SOURCE MATERIAL section start

===== src/rtl/chained_hash_table_engine_top_assert.svh =====
// Assertion macros for the hash table engine top level.
`ifndef CHAINED_HASH_TABLE_ENGINE_TOP_ASSERT_SVH
`define CHAINED_HASH_TABLE_ENGINE_TOP_ASSERT_SVH

// Same-cycle implication, sampled on clk, off while rst_n is low.
`define CHTE_ASSERT_NOW(label, ante, cons, msg) \
  label: assert property (@(posedge clk) disable iff (!rst_n) (ante) |-> (cons)) \
    else $error(msg);

// Next-cycle implication, sampled on clk, off while rst_n is low.
`define CHTE_ASSERT_NEXT(label, ante, cons, msg) \
  label: assert property (@(posedge clk) disable iff (!rst_n) (ante) |=> (cons)) \
    else $error(msg);

`endif


===== src/rtl/chte_pkg.sv =====
// Shared widths and codes for the chained hash table engine.
`timescale 1ns / 1ps
package chte_pkg;

  localparam int KEY_W    = 31;
  localparam int HANDLE_W = 16;
  localparam int STATUS_W = 3;
  localparam int ECOUNT_W = 11;
  localparam int CCOUNT_W = 32;

  localparam logic ACT_INSERT = 1'b0;
  localparam logic ACT_LOOKUP = 1'b1;

  localparam logic [STATUS_W-1:0] ST_INSERTED  = 3'd0;
  localparam logic [STATUS_W-1:0] ST_DUPLICATE = 3'd1;
  localparam logic [STATUS_W-1:0] ST_FULL      = 3'd2;
  localparam logic [STATUS_W-1:0] ST_FOUND     = 3'd3;
  localparam logic [STATUS_W-1:0] ST_NOT_FOUND = 3'd4;

endpackage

SOURCE MATERIAL section end

**WHAT IS NEEDED:** What is wanted is the line containing "localparam logic [STATUS_W-1:0] ST_FULL" and every line after it through the last line of the entries, printed exactly.

**REPLY TO THE EXERCISE:**
  localparam logic [STATUS_W-1:0] ST_FULL      = 3'd2;
  localparam logic [STATUS_W-1:0] ST_FOUND     = 3'd3;
  localparam logic [STATUS_W-1:0] ST_NOT_FOUND = 3'd4;

endpackage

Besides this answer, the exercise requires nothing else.